Le populisme est-il antidémocratique?

Illustration: Illustration Tiffet

Beau temps pour les populistes et leurs mensonges érigés sans vergogne en faits irréfutables pour : redonner à l’Amérique sa grandeur d’antan, un Brexit, ne plus subir l’invasion des étrangers, retrouver la fierté dans une équipe de hockey de la ligue nationale ou dans un examen de citoyenneté imposé à des immigrants.

Que ce soit dans une campagne électorale américaine, un débat passé sur une charte de valeurs, dans la bouche de Marine Le Pen, sur les ondes de la radio privée de Québec, le populisme, ce discours politique qui abuse du bon sens pour dénigrer le système, ses représentants et ses élites, semble avoir trouvé dans le présent un terreau fertile à son expansion. Et tout ça, même si cela induit des événements médiatiques souvent divertissants, est loin d’être réjouissant, estime le philosophe allemand et théoricien de la politique contemporaine Jan-Werner Müller, qui ne voit dans la montée du populisme rien de moins que la mort annoncée de la démocratie. Une mort que seule une citoyenneté renouvelée, plus active et consciente des limites de la représentation politique peut venir enrayer, croit pour sa part la philosophe française Myriam Revault d’Allonnes.

Les deux penseurs se parlent cet automne, sans préméditation aucune, dans deux essais distincts qui autopsient deux des nombreux travers portés par le présent : la menace du populisme et le déficit de la représentation politique qui finalement le nourrit.

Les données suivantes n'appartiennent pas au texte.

### config.mk
export PLATFORM = sky130hd
export DESIGN_NAME = cdc_mcp_ack_rx
export DESIGN_NICKNAME = d
export VERILOG_FILES = /design/src/rtl/cdc_pkg.sv /design/src/rtl/cdc_sync_bit.sv /design/src/rtl/cdc_mcp_ack_rx.sv
export SDC_FILE = /design/constraint.sdc
export NUM_CORES = 1
export LEC_CHECK = 0
export ABC_AREA = 1
export CAP_MARGIN = 5
export CORE_MARGIN = 8
export CORE_UTILIZATION = 45
export CTS_CLUSTER_SIZE = 30
export DETAILED_ROUTE_END_ITERATION = 7
export PLACE_DENSITY_LB_ADDON = 0.2
export REMOVE_ABC_BUFFERS = 1
export SYNTH_ARGS = -nofsm -noshare
export SYNTH_HDL_FRONTEND = slang
export SYNTH_SLANG_ARGS = --single-unit
### constraint.sdc
create_clock -name clk_i -period 1.62 [get_ports clk_i]
set_input_delay 0.243 -clock clk_i [delete_from_list [all_inputs] [get_ports clk_i]]
set_output_delay 0.243 -clock clk_i [all_outputs]
set_load 0.02 [all_outputs]
### src/rtl/cdc_pkg.sv
// Shared types and limits for the toggle-based MCP receive crossing.
package cdc_pkg;

    // Receive buffer occupancy; VALID_O is a direct decode of RX_FULL.
    typedef enum logic {
        RX_EMPTY = 1'b0,
        RX_FULL  = 1'b1
    } rx_state_e;

    // Fewest synchronizer flops tolerated on the incoming request toggle.
    localparam int unsigned MIN_SYNC_STAGES = 2;

endpackage : cdc_pkg
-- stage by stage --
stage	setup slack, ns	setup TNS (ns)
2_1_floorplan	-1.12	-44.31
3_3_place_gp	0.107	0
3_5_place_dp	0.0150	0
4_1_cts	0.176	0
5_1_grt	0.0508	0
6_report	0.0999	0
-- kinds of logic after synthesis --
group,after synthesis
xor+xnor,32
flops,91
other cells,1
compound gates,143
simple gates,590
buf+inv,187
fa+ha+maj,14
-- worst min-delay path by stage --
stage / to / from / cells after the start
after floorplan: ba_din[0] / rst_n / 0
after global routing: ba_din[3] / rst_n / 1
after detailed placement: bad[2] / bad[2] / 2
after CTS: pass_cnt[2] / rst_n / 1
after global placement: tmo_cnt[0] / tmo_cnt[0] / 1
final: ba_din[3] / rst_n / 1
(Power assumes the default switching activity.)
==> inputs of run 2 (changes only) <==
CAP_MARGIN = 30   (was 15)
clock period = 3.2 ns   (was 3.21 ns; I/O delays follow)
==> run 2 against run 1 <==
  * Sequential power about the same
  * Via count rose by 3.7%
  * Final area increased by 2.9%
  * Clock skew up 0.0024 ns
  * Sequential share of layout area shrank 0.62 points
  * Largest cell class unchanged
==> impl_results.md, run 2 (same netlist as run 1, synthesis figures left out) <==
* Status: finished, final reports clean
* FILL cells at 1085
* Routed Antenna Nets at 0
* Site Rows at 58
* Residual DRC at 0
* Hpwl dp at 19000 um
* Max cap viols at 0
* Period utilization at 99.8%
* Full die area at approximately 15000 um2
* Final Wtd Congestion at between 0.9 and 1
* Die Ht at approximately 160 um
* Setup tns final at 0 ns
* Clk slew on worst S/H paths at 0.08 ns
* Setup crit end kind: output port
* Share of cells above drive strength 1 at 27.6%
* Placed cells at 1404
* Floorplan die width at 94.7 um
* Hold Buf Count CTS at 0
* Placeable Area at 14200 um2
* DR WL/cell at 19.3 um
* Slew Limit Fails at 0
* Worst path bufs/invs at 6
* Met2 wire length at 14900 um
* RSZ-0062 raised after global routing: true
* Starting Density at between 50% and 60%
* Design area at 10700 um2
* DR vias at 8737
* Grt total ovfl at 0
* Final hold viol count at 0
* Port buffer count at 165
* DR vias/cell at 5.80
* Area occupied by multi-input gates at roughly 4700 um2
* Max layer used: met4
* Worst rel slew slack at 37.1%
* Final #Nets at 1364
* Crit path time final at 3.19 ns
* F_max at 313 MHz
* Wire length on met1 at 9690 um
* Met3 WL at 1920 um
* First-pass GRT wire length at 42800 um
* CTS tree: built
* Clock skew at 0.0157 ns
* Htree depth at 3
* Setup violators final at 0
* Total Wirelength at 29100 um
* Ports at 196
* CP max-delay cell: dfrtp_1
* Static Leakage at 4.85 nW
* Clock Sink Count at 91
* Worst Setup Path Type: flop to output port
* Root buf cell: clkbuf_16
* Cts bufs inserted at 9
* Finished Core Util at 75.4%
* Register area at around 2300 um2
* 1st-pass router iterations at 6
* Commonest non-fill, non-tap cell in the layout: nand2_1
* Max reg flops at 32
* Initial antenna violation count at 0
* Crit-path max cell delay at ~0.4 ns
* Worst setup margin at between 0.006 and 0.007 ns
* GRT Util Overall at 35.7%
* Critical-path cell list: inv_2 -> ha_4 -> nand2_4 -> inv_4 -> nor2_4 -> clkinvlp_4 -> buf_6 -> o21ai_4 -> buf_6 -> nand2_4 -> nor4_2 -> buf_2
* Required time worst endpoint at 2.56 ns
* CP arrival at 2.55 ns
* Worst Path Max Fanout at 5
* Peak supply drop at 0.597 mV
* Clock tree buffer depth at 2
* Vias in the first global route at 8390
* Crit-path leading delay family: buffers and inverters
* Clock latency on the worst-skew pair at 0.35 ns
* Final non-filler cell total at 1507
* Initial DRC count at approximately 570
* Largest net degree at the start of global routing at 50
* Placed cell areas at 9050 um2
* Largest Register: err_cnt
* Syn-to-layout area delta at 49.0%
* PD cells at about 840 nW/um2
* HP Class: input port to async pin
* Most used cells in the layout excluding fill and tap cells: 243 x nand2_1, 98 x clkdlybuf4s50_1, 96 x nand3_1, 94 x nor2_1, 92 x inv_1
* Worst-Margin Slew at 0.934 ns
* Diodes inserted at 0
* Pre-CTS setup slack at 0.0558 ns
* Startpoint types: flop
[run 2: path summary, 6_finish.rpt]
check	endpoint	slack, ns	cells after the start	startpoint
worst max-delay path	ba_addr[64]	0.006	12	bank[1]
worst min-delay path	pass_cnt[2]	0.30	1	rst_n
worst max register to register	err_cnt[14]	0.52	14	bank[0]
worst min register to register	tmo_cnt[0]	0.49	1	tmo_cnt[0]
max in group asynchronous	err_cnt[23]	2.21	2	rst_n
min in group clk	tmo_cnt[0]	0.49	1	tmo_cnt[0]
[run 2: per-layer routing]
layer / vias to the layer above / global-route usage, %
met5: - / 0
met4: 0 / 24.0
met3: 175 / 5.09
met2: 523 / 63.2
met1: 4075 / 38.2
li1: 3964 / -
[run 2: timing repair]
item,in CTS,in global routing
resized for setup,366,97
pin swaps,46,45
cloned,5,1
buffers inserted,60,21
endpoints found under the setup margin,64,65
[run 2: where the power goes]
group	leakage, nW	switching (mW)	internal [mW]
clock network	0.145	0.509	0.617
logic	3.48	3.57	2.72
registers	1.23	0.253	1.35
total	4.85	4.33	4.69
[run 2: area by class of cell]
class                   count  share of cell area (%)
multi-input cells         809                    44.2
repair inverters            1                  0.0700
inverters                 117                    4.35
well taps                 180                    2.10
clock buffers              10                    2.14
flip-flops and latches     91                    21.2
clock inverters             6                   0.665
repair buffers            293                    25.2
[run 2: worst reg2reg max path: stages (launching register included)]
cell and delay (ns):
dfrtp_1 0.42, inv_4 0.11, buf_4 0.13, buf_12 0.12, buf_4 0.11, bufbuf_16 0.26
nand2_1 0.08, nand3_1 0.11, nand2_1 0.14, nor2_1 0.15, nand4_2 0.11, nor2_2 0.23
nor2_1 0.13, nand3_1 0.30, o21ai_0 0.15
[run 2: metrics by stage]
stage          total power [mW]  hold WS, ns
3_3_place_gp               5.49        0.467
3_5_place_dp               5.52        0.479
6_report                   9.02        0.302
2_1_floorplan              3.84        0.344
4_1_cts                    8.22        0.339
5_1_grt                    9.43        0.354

« Le populisme est un phénomène qui nous contraint à réfléchir à ce que nous attendons à proprement parler de la démocratie, à ce que nous voulons atteindre avec elle », écrit Jan-Werner Müller dans Qu’est-ce que le populisme ? Définir enfin la menace. La réflexion serait même urgente, tant le populisme, dans sa forme moderne, semble conduire l’humanité au bord du gouffre. « Les populistes ont tendance à montrer de l’hostilité à l’encontre de la démocratie, […] à être antidémocratique », mais à être également, soutient-il, antiélitaire, antipluraliste, et ce, pour la défense d’un peuple fantasmé, qu’ils construisent comme une entité homogène forcément improbable.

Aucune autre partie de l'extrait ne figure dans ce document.